Rural Response & Remediation: Cottonwood, Minnesota
Leggette, Brashears & Graham, Inc. (LBG) responded to an 8-inch diameter main line release of gasoline and fuel oil in a remote agricultural setting. An estimated 725 barrels of released petroleum impacted over 5 acres of property. A field drain tile in the vicinity of the release emptied into a drainage ditch that discharged to a local river. Initial response actions included excavation of grossly impacted soil, removal of sections of field drain tile, and installation of absorbent booms in the drainage ditch. LBG conducted an emergency response investigation (including test pits, Geoprobe soil sampling, and monitor well installations) to quickly delineate impacts to soil and groundwater, and performed groundwater and surface water receptor surveys. LBG also coordinated and supervised landfarming of petroleum-impacted soil.
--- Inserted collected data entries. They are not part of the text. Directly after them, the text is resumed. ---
Context: an optimization exercise on an open-source flow, tuned for small area, a short achievable clock period and few clock cycles per item. The choices shown serve that exercise and are no tape-out recipe.
Where RTL was checked, it was by simulation tests only, not by an equivalence proof against the original.
No activity file was given, so power comes from the tool's default toggle rates.

// rational_arithmetic_unit
module rational_arithmetic_unit (
    input  logic         aclk,
    input  logic         aresetn,
    input  logic         s_axis_tvalid,
    output logic         s_axis_tready,
    input  logic [135:0] s_axis_tdata,
    output logic         m_axis_tvalid,
    input  logic         m_axis_tready,
    output logic [71:0]  m_axis_tdata
);
make LEC_CHECK=0 ABC_AREA=1 CAP_MARGIN=20 CORE_MARGIN=2 CORE_UTILIZATION=40 SETUP_SLACK_MARGIN=4 SLEW_MARGIN=20 finish   # period 10.0 ns
run.sh (not shown) runs the stock make flow with config.mk's settings and CLKGATE_MAP_FILE= SYNTH_SCRIPT=/design/flow/synth_recipe.tcl, a recipe that flattens the netlist after the stock synthesis.
The baseline completed with no timing, DRC or antenna violations.
Testbench counts at the start, summed over its fixed seeds: cycles 49,017, items 2,400.
==> next run, changes <==
ABC_AREA = not set   (was 1)
Clock-buffer cell count goes up by 1.
Design area goes up by 1.2%.
Global-route usage goes down by 7.6 points.
Cell count goes down by 15%.
Worst setup slack gets worse by 110 ps.
Total power goes down by 3.9%.
First-iteration DRC count goes down by 13%.
Routed wire length goes down by 16%.
Utilization goes down by 0.17 points.
Die area goes up by 1.6%.
Combinational power goes down by 6.9%.
==> next run, changes <==
SETUP_SLACK_MARGIN = 4.5   (was 4)
After rerunning: The changed run finished with timing, DRC and antenna clean; wire length grows by 2.6%; die area does not change; non-clock buffer count is higher by 116; design area climbs by 3.9%; power increases by 3.2%; via count rose by 1.9%; sequential power is about the same; worst setup slack gets better by 440 ps; sequential cell count stays the same; hold slack is better by 20 ps; register-to-register slack improved by 530 ps.
==> next run, changes <==
ABC_AREA = 1   (was not set)
SETUP_SLACK_MARGIN = 5   (was 4.5)
Routed wire length goes up by 20%.
Clock-buffer cell count goes up by 5.
Utilization goes up by 1.3 points.
Synthesized area goes down by 1.6%.
Die area goes down by 1.6%.
Sequential power goes down by 10%.
Sequential cell count is unchanged.
Final cell count goes up by 18%.
First-iteration DRC count goes up by 24%.
==> next run, changes <==
SETUP_SLACK_MARGIN = 4.7   (was 5)
What happened: Core utilization came out lower by 1.4 points. First-iteration DRC count came out lower by a few percent. Synthesized area stays the same. Die area does not change. Routed wire length came out lower slightly. Clock power barely changes. Count of clock-buffer cells in the layout came out lower by 7. Non-clock buffer count came out lower by 71.
==> next run, changes <==
SETUP_SLACK_MARGIN = 4.5   (was 4.7)
Effect: The changed run completed with no timing, DRC or antenna violations; via count decreases slightly; hold slack barely changes; power decreases slightly; synthesized cell count stays the same; setup slack gets worse by 190 ps; core utilization decreases by 0.41 points.

rational_arithmetic_unit, a different RTL version from the one above (not shown whole).
For scale: roughly 5500 cells after synthesis, ~280 flip-flops, about 210 I/O pins, ~43000 µm² of cells after synthesis.
clock: 10.0 ns
lec_check: 0
cap_margin: 20
core_margin: 2
core_utilization: 40
setup_slack_margin: 4
slew_margin: 20
The first run produced a clean layout.
Then changed:
SETUP_SLACK_MARGIN = default   (was 4)
=>
- maximum frequency decreases by 24%
- worst hold slack improves by 0.030 ns
- synthesized cell count is unchanged
- wire length decreases by 7.5%
- final cell count decreases by 2.4%
No functional check of the RTL was part of any run of this note.

== 06-08 ==
rational_arithmetic_unit, a different RTL version from the one above (not shown whole).
Size in the first run: roughly 5400 cells after synthesis, roughly 280 flip-flops, ~210 I/O pins, roughly 42000 um^2 of cells after synthesis.
clock: 10.0 ns
lec_check: 0
cap_margin: 20
core_margin: 2
core_utilization: 55
setup_slack_margin: 5
slew_margin: 20
06-08: done, clean on timing, DRC and antenna
Testbench counts of 06-08, summed over its fixed seeds: cycles 49,017, items 2,400.
The inputs of 07-22 differ from those of 06-08 as listed below.
Settings: SETUP_SLACK_MARGIN changed from 5 to 4; CORE_UTILIZATION changed from 55 to 40.
Diff 07-22..06-08 | switching part of the total | negligible. Vias: 07-22 fewer than 06-08. Share of power burned in the clock network: lower on 06-08. Looking at area of the core across both flows, 07-22 is the weaker of the two, with 06-08 ahead. 07-22 vs 06-08 — ratio of total power to cell area dropped by a few percent. Post-route clock period utilization: 07-22 > 06-08. Cell area after placement: 07-22 > 06-08.

what the ideal ports hide:
In the flow no input, the clock included, has a driving cell. The finished layouts below were timed again as built, in two steps.
Step 1: set_driving_cell puts a clkbuf_16 on aclk and a buf_2 on each other input, an assumption about the parent block.
Step 2, shift: input delay + t, output delay - t, t = (earliest + latest rising clock arrival at the registers) / 2. This alone moves slack from input paths to output paths.
a / b / c = ideal / step 1 / step 2; a / b = the first two.
run	t (ns)	setup slack, ns	worst hold slack (ns)
the first run of note 1	0.677	4.176 / 4.176 / 3.595	0.505 / 0.505 / 0.505
the second run of note 1	0.681	4.068 / 4.001 / 3.457	0.522 / 0.522 / 0.522
the third run of note 1	0.650	4.505 / 4.557 / 3.907	0.542 / 0.542 / 0.542
the fourth run of note 1	0.706	4.575 / 4.494 / 4.457	0.497 / 0.497 / 0.497
the fifth run of note 1	0.676	4.647 / 4.569 / 4.239	0.507 / 0.507 / 0.507
the sixth run of note 1	0.678	4.454 / 4.378 / 4.117	0.510 / 0.510 / 0.510
the first run of note 2	0.724	3.944 / 3.944 / 3.444	0.534 / 0.534 / 0.534
the second run of note 2	0.677	2.011 / 2.011 / 2.011	0.564 / 0.564 / 0.564
06-08	0.659	4.279 / 4.279 / 4.134	0.616 / 0.616 / 0.616
07-22	0.697	4.043 / 3.987 / 3.393	0.585 / 0.585 / 0.585
After both steps every run listed still meets setup and hold. For 07-22, which loses most, drivers alone change the setup slack by -0.056 ns; drivers and shift together by -0.650 ns.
LBG analyzed alternative response actions for soil and groundwater remediation, prepared detailed cost estimates for each alternative, and recommended a simple and cost-effective approach. Approved alternatives included phytoremediation using hybrid poplar trees, an in-situ biopile design utilizing crops as mulch to minimize material and transport costs, and ex-situ thermal treatment and re-burial.
LBG designed, installed, operated, and maintained a flexible multi-phase extraction and groundwater treatment system in a very short time frame. Over 5,000 gallons of free product and 11,000 pounds petroleum hydrocarbons were removed in less than 2½ months of operation. System flexibility allowed for low cost subsequent system enhancements with soil vapor extraction (SVE), groundwater recovery, and SVE Air/ Liquid Contactor (SALCO) technologies to further improve hydrocarbon recovery efforts. Cost saving measures implemented included: landfarming of excavated and impacted soil; spray-irrigation of treated groundwater; surface installation of pipes for seasonal operations of liquid recovery systems; use and integration of client-owned equipment; use of local contractors for system operation and maintenance; recycling of recovered petroleum; and focused analyses of monitored natural attenuation (MNA) parameters to support site closure requests. In three summers of aggressive operations, the systems removed all recoverable free product from the subsurface and the site was administratively closed by the regulatory authority.